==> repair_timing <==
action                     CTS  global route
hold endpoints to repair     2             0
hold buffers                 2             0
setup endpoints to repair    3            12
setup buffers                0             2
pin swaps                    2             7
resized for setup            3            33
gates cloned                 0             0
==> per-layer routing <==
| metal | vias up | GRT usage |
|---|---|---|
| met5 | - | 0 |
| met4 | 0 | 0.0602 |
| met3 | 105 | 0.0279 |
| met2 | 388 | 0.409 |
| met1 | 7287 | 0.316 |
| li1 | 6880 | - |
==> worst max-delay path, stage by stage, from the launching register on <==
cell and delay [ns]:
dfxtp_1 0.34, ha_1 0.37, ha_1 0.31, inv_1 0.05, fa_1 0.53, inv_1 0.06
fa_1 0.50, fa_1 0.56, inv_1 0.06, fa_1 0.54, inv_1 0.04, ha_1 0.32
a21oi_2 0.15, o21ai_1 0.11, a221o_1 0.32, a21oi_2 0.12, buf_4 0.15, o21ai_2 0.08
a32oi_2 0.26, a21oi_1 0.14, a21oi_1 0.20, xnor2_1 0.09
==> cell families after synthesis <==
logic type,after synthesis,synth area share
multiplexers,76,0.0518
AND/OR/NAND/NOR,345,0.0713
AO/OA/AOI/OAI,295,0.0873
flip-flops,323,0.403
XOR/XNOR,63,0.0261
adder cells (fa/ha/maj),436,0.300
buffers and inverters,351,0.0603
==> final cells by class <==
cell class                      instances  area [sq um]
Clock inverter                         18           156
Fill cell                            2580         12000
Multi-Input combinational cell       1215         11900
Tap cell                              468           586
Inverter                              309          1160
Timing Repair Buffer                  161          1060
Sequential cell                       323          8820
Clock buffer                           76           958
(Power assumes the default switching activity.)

▶ **To do**: Of all the entries above, retype exactly the lines from the line with "388 | 0.409 |" to the line with "XOR/XNOR,63,0.0261", both included, and no others.

▶ **Task response**:
| met2 | 388 | 0.409 |
| met1 | 7287 | 0.316 |
| li1 | 6880 | - |
==> worst max-delay path, stage by stage, from the launching register on <==
cell and delay [ns]:
dfxtp_1 0.34, ha_1 0.37, ha_1 0.31, inv_1 0.05, fa_1 0.53, inv_1 0.06
fa_1 0.50, fa_1 0.56, inv_1 0.06, fa_1 0.54, inv_1 0.04, ha_1 0.32
a21oi_2 0.15, o21ai_1 0.11, a221o_1 0.32, a21oi_2 0.12, buf_4 0.15, o21ai_2 0.08
a32oi_2 0.26, a21oi_1 0.14, a21oi_1 0.20, xnor2_1 0.09
==> cell families after synthesis <==
logic type,after synthesis,synth area share
multiplexers,76,0.0518
AND/OR/NAND/NOR,345,0.0713
AO/OA/AOI/OAI,295,0.0873
flip-flops,323,0.403
XOR/XNOR,63,0.0261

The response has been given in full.